Deep Neural Cellular Potts Models
Koen Minartz, Tim d'Hondt, Leon Hillmann, Jörn Starruß, Lutz Brusch, Vlado Menkovski
TL;DR
NeuralCPM addresses the limitation that hand-crafted Hamiltonians in cellular Potts models cannot capture the full complexity of multicellular dynamics. By learning a Neural Hamiltonian that respects translation and permutation symmetries, and optionally coupling it with a biology-informed symbolic term as a closure, the method can model intricate collection dynamics directly from observational data. The key contributions include a symmetry-preserving neural architecture for the Hamiltonian, a training approach leveraging negative log-likelihood with an approximate MCMC sampler, and demonstrations across synthetic cell sorting, Cellular MNIST-like structures, and real-world-inspired bipolar self-organization.

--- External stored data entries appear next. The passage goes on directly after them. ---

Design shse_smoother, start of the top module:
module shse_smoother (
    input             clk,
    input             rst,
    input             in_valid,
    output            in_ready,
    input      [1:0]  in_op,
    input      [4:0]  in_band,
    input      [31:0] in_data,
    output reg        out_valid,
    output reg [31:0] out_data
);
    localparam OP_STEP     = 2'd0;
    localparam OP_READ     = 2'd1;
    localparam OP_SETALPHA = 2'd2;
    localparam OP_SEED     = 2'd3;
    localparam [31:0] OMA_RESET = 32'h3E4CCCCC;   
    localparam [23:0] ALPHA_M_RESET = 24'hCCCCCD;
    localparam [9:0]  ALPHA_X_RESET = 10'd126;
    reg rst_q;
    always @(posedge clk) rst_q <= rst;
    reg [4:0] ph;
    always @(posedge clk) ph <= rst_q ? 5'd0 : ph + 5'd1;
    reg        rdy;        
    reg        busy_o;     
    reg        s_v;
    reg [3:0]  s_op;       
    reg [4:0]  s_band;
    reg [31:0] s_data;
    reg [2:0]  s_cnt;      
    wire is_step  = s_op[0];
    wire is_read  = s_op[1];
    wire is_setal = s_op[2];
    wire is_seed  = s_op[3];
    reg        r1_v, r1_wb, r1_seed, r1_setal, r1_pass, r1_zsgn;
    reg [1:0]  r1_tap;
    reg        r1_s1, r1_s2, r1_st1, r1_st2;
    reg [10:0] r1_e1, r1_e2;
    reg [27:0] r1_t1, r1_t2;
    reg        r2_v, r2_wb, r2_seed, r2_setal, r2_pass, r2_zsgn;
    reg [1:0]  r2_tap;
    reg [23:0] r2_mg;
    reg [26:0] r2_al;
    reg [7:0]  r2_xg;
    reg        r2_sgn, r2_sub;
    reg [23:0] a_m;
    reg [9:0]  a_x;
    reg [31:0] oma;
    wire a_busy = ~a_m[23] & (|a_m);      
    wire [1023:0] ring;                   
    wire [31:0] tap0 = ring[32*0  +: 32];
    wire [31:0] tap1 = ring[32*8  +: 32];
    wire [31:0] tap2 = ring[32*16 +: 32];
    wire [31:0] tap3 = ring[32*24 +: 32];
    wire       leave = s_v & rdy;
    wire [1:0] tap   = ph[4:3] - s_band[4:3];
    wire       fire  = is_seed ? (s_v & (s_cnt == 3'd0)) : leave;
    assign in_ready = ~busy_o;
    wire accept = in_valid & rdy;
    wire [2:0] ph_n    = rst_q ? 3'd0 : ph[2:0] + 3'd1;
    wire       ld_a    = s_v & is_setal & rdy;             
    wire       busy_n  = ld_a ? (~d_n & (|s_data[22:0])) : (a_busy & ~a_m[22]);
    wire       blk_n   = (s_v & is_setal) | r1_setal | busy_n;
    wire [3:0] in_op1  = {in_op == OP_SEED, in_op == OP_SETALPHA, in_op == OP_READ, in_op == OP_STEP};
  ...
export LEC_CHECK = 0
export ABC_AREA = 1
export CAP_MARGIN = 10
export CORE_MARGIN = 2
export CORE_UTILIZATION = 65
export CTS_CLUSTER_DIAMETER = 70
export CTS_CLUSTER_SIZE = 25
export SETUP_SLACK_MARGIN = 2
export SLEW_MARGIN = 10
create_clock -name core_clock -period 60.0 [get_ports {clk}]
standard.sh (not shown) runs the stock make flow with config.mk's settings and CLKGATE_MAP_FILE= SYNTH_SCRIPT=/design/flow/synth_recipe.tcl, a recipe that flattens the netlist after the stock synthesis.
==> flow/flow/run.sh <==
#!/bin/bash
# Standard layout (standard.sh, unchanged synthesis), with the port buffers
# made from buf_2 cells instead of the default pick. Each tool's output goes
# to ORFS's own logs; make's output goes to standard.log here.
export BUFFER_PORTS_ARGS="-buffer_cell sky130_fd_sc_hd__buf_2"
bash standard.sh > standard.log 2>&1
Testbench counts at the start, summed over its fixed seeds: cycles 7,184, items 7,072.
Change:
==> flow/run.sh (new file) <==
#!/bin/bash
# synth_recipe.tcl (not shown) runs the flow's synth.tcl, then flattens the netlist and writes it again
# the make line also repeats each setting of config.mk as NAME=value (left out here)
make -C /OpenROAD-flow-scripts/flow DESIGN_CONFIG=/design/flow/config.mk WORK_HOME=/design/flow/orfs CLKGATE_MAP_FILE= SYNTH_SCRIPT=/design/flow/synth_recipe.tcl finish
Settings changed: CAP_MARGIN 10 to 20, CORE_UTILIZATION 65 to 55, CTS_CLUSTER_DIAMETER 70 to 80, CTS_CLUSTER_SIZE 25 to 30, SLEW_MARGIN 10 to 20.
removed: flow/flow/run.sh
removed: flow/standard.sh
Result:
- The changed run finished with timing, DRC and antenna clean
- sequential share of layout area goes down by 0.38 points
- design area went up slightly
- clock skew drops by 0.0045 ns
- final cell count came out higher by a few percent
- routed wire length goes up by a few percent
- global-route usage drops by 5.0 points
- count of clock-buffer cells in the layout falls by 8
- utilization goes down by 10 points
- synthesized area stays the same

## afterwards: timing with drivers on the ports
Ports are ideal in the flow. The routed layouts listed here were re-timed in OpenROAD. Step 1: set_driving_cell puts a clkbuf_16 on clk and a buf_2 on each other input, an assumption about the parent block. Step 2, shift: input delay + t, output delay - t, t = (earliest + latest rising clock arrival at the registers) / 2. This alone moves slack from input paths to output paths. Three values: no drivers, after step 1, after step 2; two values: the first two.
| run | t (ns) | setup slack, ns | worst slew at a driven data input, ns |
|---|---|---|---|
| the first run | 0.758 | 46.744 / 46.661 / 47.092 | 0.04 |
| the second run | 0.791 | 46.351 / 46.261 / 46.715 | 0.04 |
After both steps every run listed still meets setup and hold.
Background: an optimization exercise with open tools, aiming at small area, a short achievable clock period and few clock cycles per item. Do not read the settings as production practice.
Only simulation tests tie the RTL to the original design; equivalence was not proved.
Power is estimated from default activity; no workload was simulated.

$ cat flow/flow/run.sh
#!/bin/bash
# The standard layout (standard.sh) with two changes:
#  - synthesis is flow/my_synth.tcl: synth_recipe.tcl, but keeping the RTL's
#    XOR network as written (see the comment at its top);
#  - the port buffers are buf_2 cells instead of the default choice (a slow
#    delay buffer).
set -euo pipefail
here=$(pwd)
export BUFFER_PORTS_ARGS="-buffer_cell sky130_fd_sc_hd__buf_2"
sed "s#SYNTH_SCRIPT=[^ ]*#SYNTH_SCRIPT=$here/flow/my_synth.tcl#" standard.sh > my_standard.sh
grep -q "SYNTH_SCRIPT=$here/flow/my_synth.tcl" my_standard.sh
bash my_standard.sh > standard.log 2>&1
$ cat flow/flow/my_synth.tcl
# The standard flow's synthesis script (synth_recipe.tcl), except that the XOR network
# is kept as written: Yosys's own generic ABC pass is skipped (synth -noabc),
# and just before ABC's technology mapping the 2-input XOR/XNOR gates are
# mapped to the library's xor2/xnor2 cells (flow/xormap.v), so ABC maps
# only the rest. Registers are untouched by either change.
set ::my_flow_dir [file dirname [file normalize [info script]]]
proc synth {args} { yosys synth -nofsm -noshare -noabc {*}$args }
proc abc {args} {
  yosys techmap -map $::my_flow_dir/xormap.v
  yosys abc {*}$args
}
source $::env(SCRIPTS_DIR)/synth.tcl
# left out here: clear keep_hierarchy, flatten, clean up, hide names made inside functions, write 1_2_yosys.v
$ cat flow/flow/xormap.v
// Map Yosys's 2-input XOR/XNOR gates straight to the library's cells, so
// that ABC keeps the XOR network as the RTL writes it.
module \$_XOR_ (input A, input B, output Y);
  sky130_fd_sc_hd__xor2_1 _TECHMAP_REPLACE_ (.A(A), .B(B), .X(Y));
endmodule
module \$_XNOR_ (input A, input B, output Y);
  sky130_fd_sc_hd__xnor2_1 _TECHMAP_REPLACE_ (.A(A), .B(B), .Y(Y));
endmodule
$ cat flow/standard.sh
#!/bin/bash
# synth_recipe.tcl (not shown) runs the flow's synth.tcl, then flattens the netlist and writes it again
# the make line also repeats each setting of config.mk as NAME=value (left out here)
make -C /OpenROAD-flow-scripts/flow DESIGN_CONFIG=/design/flow/config.mk WORK_HOME=/design/flow/orfs CLKGATE_MAP_FILE= SYNTH_SCRIPT=/design/flow/synth_recipe.tcl "${@:-finish}"
$ cat flow/config.mk
export PLATFORM = sky130hd
export DESIGN_NAME = se05x_rx_check
export DESIGN_NICKNAME = se05x_rx_check
export VERILOG_FILES = /design/flow/design.v
export SDC_FILE = /design/flow/constraint.sdc
export NUM_CORES = 4
export LEC_CHECK = 0
export CAP_MARGIN = 20
export CORE_MARGIN = 2
export CORE_UTILIZATION = 40
export CTS_BUF_LIST = sky130_fd_sc_hd__clkbuf_4 sky130_fd_sc_hd__clkbuf_8
export SETUP_SLACK_MARGIN = 1.5
export SLEW_MARGIN = 20
$ cat flow/constraint.sdc
create_clock -name core_clock -period 5.0 [get_ports {clk}]
set_input_delay 1.0000 -clock core_clock [delete_from_list [all_inputs] [get_ports {clk}]]
set_output_delay 1.0000 -clock core_clock [all_outputs]
set_load 0.01 [all_outputs]
Context: an optimization exercise on an open-source flow, tuned for small area, a short achievable clock period and few clock cycles per item. The choices shown serve that exercise and are no tape-out recipe.
In this exercise RTL edits were held to simulation tests only and were not proved equivalent to the original.

Design hpsdr_telem, start of the top module:
module hpsdr_telem (
    input  wire        clk,
    input  wire        rst,
    input  wire        in_valid,
    output wire        in_ready,
    input  wire [7:0]  in_c0,
    input  wire [31:0] in_data,
    output wire        out_valid,
    input  wire        out_ready,
    output reg  [2:0]  out_kind,
    output reg  [2:0]  out_keys,
    output reg  [31:0] out_a,
    output reg  [31:0] out_b
);
Size in the first run: roughly 2900 cells after synthesis, about 380 flip-flops, roughly 120 I/O pins, roughly 0.032 sq mm of cells after synthesis.
Settings: LEC_CHECK=0, CAP_MARGIN=20, CORE_MARGIN=2, CORE_UTILIZATION=40, SLEW_MARGIN=20, SYNTH_HIERARCHICAL=1; clock period 12.0 ns.
standard.sh (not shown) runs the stock make flow with config.mk's settings and CLKGATE_MAP_FILE= SYNTH_SCRIPT=/design/flow/synth_recipe.tcl, a recipe that flattens the netlist after the stock synthesis.
==> flow/flow/run.sh <==
#!/bin/bash
set -euo pipefail
bash standard.sh SETUP_SLACK_MARGIN=7.4 finish > standard_flow.log 2>&1
Testbench counts at the start, summed over its fixed seeds: cycles 3,240, items 3,200.
Rerun with:
==> flow/flow/run.sh (replaced) <==
#!/bin/bash
set -euo pipefail
bash standard.sh SETUP_SLACK_MARGIN=7.7 finish > standard_flow.log 2>&1
After rerunning: Worst hold slack gets better by 9.7 ps. Setup slack gets better by 110 ps. Synthesized cell count stays the same. Core utilization rose by 0.69 points. Global-route usage hardly moves.

---

hpsdr_telem, a different RTL version from the one above (not shown whole).
Size in the first run: about 2,500 cells after synthesis, roughly 0.026 mm^2 of cells after synthesis.
Settings: LEC_CHECK=0, CAP_MARGIN=20, CORE_MARGIN=2, CORE_UTILIZATION=40, SLEW_MARGIN=20, SYNTH_HIERARCHICAL=1; clock period 12.0 ns.
==> flow/flow/run.sh <==
#!/bin/bash
set -euo pipefail
bash standard.sh SETUP_SLACK_MARGIN=6.8 finish > standard_flow.log 2>&1
Testbench counts at the start, summed over its fixed seeds: cycles 3,224, items 3,200.
Change:
==> flow/flow/run.sh (replaced) <==
#!/bin/bash
set -euo pipefail
bash standard.sh SETUP_SLACK_MARGIN=7 finish > standard_flow.log 2>&1
=> Sequential cell count is unchanged; sequential share of layout area went down by 0.48 points; register-to-register slack improves by 0.03 ns; utilization went up by 1.2 points; final cell count went up by 0.79%; synthesized cell count stays the same; design area went up by 2.3%; global-route usage is about the same.
Change:
Settings changed: CORE_UTILIZATION 40 to 55.
What happened: Area after synthesis does not change. Hold slack improved by 0.011 ns. Sequential share of layout area is higher by 0.21 points. Die area is lower by 27%.
Change:
==> flow/flow/run.sh (replaced) <==
#!/bin/bash
set -euo pipefail
bash standard.sh SETUP_SLACK_MARGIN=6.8 finish > standard_flow.log 2>&1
Settings changed: CORE_UTILIZATION 55 to 40, CTS_BUF_LIST from default to sky130_fd_sc_hd__clkbuf_4 sky130_fd_sc_hd__clkbuf_8.
Clock skew increases by 0.029 ns.
Non-clock buffer count decreases by 10.
Via count decreases by 1.8%.
Clock-buffer cell count increases by 14.
Die area increases by about 37%.
Cell count increases by 7.7%.
Routed wire length increases by about 0.3%.
Worst setup slack is worse by 0.013 ns.
Maximum frequency stays flat.
Hold slack stays flat.

---

hpsdr_telem with an RTL version that a note above also has.
Size in the first run: about 2,900 cells after synthesis, ~380 flip-flops.
Settings: LEC_CHECK=0, CAP_MARGIN=20, CORE_MARGIN=2, CORE_UTILIZATION=40, CTS_BUF_LIST=sky130_fd_sc_hd__clkbuf_4 sky130_fd_sc_hd__clkbuf_8, SLEW_MARGIN=20, SYNTH_HIERARCHICAL=1; clock period 12.0 ns.
==> flow/flow/run.sh <==
#!/bin/bash
set -euo pipefail
bash standard.sh SETUP_SLACK_MARGIN=7.7 finish > standard_flow.log 2>&1
The first run finished clean.
Testbench counts at the start, summed over its fixed seeds: cycles 3,240, items 3,200.
Change:
==> flow/flow/run.sh (replaced) <==
#!/bin/bash
set -euo pipefail
bash standard.sh SETUP_SLACK_MARGIN=7.2 finish > standard_flow.log 2>&1
CTS_BUF_LIST = unset   (was sky130_fd_sc_hd__clkbuf_4 sky130_fd_sc_hd__clkbuf_8)
- The changed run ran to the end with no violations
- clock skew went down by 0.024 ns
- worst setup slack loses 0.23 ns
- via count went down by 1.4%

==> what the ideal ports hide <==
In the flow no input, the clock included, has a driving cell. The finished layouts below were timed again as built, in two steps.
Step 1, drivers: a clkbuf_16 drives clk and a buf_2 each remaining input, both assumed.
Step 2 also shifts input and output timing later by t, the mid clock arrival at the registers, as if the neighbouring blocks saw the same clock.
Three values: no drivers, after step 1, after step 2; two values: the first two.
| run | shift t [ns] | slack for setup (ns) | worst register clock-pin slew, ns | cell pins on the clock port's net |
|---|---|---|---|---|
| the first run of note 1 | 0.639 | 7.407 / 7.407 / 6.913 | 0.07 / 0.07 | 1 |
| the second run of note 1 | 0.649 | 7.514 / 7.514 / 7.201 | 0.07 / 0.07 | 1 |
| the first run of note 2 | 0.627 | 6.790 / 6.806 / 6.200 | 0.07 / 0.07 | 1 |
| the second run of note 2 | 0.621 | 6.832 / 6.836 / 6.245 | 0.07 / 0.07 | 1 |
| the third run of note 2 | 0.634 | 6.831 / 6.831 / 6.277 | 0.07 / 0.07 | 1 |
| the fourth run of note 2 | 0.676 | 6.818 / 6.838 / 6.179 | 0.08 / 0.08 | 1 |
| the first run of note 3 | 0.708 | 7.494 / 7.494 / 7.178 | 0.07 / 0.07 | 1 |
| the second run of note 3 | 0.641 | 7.266 / 7.266 / 6.787 | 0.07 / 0.07 | 1 |
After both steps setup and hold are still met in every run listed. The setup slack of the fourth run of note 2, which loses most, moves by +0.020 ns with the drivers and by -0.639 ns with both steps.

The results show improved expressiveness over analytical Hamiltonians while maintaining biological realism and training stability, enabling more accurate simulations of complex tissue behaviors with potential applications in biology and medicine.
Abstract
The cellular Potts model (CPM) is a powerful computational method for simulating collective spatiotemporal dynamics of biological cells. To drive the dynamics, CPMs rely on physics-inspired Hamiltonians. However, as first principles remain elusive in biology, these Hamiltonians only approximate the full complexity of real multicellular systems. To address this limitation, we propose NeuralCPM, a more expressive cellular Potts model that can be trained directly on observational data. At the core of NeuralCPM lies the Neural Hamiltonian, a neural network architecture that respects universal symmetries in collective cellular dynamics. Moreover, this approach enables seamless integration of domain knowledge by combining known biological mechanisms and the expressive Neural Hamiltonian into a hybrid model. Our evaluation with synthetic and real-world multicellular systems demonstrates that NeuralCPM is able to model cellular dynamics that cannot be accounted for by traditional analytical Hamiltonians.